My second observation was that I don't really think that Yahoo's doing so badly, even if the letter's factual in every respect. (See, e.g., this commentary for a "street-oriented" perspective.) I like to look at a metric that I'll call business-effectiveness of engineering ("BEE"), and it's computed as:
1-(revenue(t)/revenue(t-Delta))
B(t) = -------------------------------
1-(cost(t)/cost(t-Delta))
for some time range Delta, e.g., a year or other financial reporting period. Taking the numbers from SEC filings by Google, Amazon, and Yahoo:
| Symbol | 2004 BEE | 2005 BEE | 3Q2006 BEE |
| AMZN |
3.10 |
0.37 |
0.57 |
| GOOG |
0.88 |
0.80 |
0.92 |
| YHOO |
1.56 |
0.97 |
0.50 |
The 3Q2006 number is computed versus the 3Q2005 number. I've pulled numbers from the financial roll-ups in the 2005 10-K (AMZN, GOOG, YHOO) and 3Q2006 10-Q filings (AMZN, GOOG, YHOO). (I should add eBay to the list, but maybe later; for comparison, their BEE for 3Q2006 is 0.91. Salesforce.com has a 3Q2006 BEE of 0.82.)

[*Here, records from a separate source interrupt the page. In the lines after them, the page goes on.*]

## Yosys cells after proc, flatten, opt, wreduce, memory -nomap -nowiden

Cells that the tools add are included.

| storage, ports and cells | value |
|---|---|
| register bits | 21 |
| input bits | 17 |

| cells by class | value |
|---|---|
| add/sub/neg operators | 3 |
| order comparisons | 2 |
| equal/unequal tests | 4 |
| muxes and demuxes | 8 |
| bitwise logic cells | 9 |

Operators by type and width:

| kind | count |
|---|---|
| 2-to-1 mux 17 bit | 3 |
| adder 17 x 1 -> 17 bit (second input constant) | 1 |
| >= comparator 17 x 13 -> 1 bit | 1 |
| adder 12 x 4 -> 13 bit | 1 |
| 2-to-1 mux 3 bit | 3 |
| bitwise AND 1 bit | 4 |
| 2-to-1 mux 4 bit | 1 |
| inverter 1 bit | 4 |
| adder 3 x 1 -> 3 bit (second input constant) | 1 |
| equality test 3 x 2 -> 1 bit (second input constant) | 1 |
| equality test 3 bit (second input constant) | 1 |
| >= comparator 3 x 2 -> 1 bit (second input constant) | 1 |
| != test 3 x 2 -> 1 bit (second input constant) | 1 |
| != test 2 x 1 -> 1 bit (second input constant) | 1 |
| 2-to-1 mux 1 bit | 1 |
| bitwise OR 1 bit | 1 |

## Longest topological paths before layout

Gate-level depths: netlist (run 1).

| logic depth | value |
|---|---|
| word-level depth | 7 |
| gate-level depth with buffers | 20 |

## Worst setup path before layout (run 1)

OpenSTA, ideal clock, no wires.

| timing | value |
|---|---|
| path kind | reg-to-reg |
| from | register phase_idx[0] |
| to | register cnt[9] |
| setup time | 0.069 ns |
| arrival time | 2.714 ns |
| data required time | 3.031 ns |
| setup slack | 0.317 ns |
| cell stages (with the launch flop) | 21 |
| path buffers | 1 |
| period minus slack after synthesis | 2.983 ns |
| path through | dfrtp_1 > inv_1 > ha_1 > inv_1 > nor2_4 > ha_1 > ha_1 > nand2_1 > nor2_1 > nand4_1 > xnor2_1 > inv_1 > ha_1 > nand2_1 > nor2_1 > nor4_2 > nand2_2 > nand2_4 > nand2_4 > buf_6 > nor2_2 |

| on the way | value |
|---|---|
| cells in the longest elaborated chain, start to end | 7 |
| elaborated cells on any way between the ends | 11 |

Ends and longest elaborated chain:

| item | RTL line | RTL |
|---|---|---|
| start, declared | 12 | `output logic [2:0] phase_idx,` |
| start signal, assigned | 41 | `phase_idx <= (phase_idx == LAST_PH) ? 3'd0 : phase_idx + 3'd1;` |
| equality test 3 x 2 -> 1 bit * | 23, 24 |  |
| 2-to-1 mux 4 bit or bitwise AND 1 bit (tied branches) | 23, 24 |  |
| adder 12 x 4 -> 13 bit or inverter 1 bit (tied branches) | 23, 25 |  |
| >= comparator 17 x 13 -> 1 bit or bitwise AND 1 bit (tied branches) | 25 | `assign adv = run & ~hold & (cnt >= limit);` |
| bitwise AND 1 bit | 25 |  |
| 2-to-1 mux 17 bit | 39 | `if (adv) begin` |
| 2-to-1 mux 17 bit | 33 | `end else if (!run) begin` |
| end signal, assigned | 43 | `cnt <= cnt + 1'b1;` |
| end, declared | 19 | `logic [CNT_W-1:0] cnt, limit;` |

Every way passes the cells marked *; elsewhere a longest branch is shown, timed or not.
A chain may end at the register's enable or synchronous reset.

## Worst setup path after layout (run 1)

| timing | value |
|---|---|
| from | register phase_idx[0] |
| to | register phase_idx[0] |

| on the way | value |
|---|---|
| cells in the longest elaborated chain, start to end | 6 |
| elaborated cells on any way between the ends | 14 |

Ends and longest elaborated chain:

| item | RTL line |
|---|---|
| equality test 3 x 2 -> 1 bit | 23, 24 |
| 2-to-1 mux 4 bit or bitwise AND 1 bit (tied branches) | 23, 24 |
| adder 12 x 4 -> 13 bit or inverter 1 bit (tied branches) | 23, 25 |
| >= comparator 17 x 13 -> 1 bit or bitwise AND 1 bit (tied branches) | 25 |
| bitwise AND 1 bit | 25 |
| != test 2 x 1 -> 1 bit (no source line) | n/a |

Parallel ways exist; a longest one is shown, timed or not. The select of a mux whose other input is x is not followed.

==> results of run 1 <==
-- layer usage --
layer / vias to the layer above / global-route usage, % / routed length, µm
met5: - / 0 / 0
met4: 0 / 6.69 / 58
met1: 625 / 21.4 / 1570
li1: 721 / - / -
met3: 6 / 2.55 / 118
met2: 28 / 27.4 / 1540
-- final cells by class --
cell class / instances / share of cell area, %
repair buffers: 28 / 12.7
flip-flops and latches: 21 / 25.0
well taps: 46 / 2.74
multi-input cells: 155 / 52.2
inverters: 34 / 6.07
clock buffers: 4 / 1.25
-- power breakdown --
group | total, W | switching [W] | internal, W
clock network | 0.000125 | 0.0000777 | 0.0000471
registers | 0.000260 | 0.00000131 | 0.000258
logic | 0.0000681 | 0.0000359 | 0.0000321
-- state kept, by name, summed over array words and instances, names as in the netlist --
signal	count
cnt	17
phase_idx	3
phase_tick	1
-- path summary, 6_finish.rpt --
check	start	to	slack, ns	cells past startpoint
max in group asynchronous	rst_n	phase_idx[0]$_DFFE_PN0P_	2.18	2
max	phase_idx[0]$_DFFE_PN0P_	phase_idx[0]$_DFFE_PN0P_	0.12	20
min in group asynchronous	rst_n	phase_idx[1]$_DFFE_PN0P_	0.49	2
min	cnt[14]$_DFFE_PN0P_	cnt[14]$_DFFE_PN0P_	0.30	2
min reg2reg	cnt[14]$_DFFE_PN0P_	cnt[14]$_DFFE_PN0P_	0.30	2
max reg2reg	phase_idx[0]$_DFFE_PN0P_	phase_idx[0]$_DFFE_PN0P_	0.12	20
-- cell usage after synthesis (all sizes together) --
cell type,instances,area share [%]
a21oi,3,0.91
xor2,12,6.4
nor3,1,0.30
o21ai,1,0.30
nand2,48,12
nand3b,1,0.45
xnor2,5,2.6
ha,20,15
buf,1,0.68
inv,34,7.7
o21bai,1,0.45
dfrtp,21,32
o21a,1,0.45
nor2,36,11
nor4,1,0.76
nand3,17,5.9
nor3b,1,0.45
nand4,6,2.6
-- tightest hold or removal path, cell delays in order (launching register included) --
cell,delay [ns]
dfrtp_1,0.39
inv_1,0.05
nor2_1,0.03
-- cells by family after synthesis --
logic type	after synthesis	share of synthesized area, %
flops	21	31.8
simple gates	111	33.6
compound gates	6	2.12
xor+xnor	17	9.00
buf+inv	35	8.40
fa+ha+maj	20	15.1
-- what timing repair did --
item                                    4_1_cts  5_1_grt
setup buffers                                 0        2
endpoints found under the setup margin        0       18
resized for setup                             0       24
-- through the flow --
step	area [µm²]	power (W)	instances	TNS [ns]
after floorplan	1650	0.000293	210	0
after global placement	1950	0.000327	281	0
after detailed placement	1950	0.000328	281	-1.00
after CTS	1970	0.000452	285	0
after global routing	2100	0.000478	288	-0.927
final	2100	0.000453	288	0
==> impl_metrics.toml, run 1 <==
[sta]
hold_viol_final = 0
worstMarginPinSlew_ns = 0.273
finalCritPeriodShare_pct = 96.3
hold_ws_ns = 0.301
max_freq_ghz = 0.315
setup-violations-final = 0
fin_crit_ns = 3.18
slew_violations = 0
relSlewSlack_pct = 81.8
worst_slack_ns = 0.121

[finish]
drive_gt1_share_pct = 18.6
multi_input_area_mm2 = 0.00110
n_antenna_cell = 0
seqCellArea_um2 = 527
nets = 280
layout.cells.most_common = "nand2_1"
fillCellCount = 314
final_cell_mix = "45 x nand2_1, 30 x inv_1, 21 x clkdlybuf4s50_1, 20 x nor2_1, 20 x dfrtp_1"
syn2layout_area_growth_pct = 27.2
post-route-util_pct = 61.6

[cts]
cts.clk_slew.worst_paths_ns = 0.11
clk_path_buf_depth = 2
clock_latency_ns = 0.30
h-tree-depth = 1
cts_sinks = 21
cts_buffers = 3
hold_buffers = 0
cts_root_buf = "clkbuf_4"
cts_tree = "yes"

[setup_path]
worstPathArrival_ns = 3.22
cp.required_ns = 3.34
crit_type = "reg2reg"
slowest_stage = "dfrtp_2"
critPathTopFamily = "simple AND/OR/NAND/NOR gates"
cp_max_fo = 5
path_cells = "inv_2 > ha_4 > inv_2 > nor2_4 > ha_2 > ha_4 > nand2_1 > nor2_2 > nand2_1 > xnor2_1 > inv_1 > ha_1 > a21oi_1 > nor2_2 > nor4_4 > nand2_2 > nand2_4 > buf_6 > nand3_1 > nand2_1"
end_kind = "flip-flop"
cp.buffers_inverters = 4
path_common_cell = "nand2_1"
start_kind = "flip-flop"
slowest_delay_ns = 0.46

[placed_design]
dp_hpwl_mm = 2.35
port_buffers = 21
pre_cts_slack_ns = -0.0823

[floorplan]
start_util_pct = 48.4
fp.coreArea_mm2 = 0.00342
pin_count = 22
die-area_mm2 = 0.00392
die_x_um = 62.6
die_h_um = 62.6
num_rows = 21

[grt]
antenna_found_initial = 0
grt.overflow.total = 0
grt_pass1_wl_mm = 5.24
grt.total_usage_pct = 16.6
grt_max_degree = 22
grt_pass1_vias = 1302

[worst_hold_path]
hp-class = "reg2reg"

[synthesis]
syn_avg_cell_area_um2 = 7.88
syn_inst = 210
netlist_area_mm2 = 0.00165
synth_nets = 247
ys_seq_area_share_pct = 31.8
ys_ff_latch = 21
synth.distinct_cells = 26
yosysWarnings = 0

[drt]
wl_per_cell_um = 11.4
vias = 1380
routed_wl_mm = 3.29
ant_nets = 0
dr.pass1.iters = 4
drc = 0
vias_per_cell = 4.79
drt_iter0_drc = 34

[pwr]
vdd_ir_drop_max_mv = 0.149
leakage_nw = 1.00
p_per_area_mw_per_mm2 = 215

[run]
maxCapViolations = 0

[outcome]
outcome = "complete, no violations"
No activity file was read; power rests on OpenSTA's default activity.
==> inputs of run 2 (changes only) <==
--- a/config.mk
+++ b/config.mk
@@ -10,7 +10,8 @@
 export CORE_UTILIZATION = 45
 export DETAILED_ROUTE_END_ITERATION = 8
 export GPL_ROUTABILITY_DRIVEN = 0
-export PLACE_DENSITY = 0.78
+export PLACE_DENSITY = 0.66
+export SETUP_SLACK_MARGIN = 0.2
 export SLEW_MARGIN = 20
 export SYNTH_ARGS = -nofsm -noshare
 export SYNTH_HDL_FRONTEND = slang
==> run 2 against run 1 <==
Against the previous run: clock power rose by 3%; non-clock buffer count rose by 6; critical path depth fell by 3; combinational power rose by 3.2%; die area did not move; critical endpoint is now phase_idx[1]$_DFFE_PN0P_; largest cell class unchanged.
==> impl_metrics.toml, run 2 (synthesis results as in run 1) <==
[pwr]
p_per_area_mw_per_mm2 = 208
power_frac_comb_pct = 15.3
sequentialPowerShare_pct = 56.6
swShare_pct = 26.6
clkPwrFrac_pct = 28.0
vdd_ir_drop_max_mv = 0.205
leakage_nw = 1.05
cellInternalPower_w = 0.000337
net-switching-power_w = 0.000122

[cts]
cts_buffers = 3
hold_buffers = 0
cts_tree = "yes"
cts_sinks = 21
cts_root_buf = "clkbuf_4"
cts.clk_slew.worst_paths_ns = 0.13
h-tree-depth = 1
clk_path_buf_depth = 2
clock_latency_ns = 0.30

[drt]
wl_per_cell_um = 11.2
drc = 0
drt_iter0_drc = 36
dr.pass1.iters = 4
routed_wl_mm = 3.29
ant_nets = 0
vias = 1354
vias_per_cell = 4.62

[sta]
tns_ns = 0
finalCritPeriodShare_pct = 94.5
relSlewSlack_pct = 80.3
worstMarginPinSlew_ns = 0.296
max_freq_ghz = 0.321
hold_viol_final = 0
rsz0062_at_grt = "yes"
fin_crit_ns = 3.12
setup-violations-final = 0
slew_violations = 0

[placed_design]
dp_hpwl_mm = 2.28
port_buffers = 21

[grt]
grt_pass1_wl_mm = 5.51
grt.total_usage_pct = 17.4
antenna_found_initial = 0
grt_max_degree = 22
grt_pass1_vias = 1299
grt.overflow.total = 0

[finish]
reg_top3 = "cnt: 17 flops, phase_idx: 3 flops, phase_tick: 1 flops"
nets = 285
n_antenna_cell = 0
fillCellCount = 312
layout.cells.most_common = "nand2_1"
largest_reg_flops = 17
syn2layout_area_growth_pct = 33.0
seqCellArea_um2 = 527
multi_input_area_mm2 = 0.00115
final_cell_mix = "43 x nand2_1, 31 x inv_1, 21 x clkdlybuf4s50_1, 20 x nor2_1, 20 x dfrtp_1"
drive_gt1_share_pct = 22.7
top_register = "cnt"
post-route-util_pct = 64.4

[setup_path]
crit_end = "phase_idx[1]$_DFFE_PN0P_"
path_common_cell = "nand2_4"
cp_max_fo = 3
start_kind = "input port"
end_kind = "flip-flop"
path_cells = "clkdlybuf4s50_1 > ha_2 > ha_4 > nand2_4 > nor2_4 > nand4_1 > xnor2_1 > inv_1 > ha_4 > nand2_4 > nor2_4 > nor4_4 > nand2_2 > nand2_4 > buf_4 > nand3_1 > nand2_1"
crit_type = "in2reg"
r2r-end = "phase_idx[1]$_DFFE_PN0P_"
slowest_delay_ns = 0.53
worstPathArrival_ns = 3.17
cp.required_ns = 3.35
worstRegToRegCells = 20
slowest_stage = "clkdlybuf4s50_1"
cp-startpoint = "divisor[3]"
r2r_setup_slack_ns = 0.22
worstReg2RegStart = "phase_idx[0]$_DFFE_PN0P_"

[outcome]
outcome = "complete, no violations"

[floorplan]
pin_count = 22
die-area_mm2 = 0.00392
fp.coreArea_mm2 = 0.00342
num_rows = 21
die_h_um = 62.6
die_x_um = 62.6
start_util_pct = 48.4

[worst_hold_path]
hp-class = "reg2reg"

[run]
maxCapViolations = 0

The numbers suggest that Yahoo's and Amazon's core business models, vis à vis their ability to execute in terms technology and engineering, are essentially at end of life, since it costs $0.50 of engineering labor to buy $1.00 of revenue. (Yahoo is profitable and could afford to spend significantly on growth if the raw materials (i.e., smart people) are available in sufficient supply; Amazon has less fiscal wiggle room.) This shouldn't be surprising — it takes a lot of software to run a big Internet business, and there's a pretty good chance that not all of it was written by top-notch folks working under clean-room conditions... That said, Amazon is trying to leverage its core expertise in operating its server fleet (and they are very good at it) into new lines of business (S3, EC2, etc.), and all three have been rolling-up customers, partners, or players in their respective spaces: Amazon is consolidating online retail, Yahoo is consolidating social and personal software, and Google is consolidating the on-line advertising business.
The prescription for Yahoo seems simple enough:
- Consolidate. Keep the peanuts and salt but flush any fillers that accumulated after the last bust.
- Avoid a money fight with Google by innovating from within, strategic investing, or grabbing properties early. (Not buying YouTube was a miss; knowing that video sharing was hot and not already having or owning a hunk of a parallel property is a bigger miss.)
- Ensure that offerings are readily identifiable and usable by regular folks. Having two photo sharing services isn't a sin, but having any difficult to use, locate, or understand services is.
- Use social context (rather than keyword inference) to target advertising.
As for just how to do it, since I'm not an SVP at Yahoo, I'm not on the hook for that part...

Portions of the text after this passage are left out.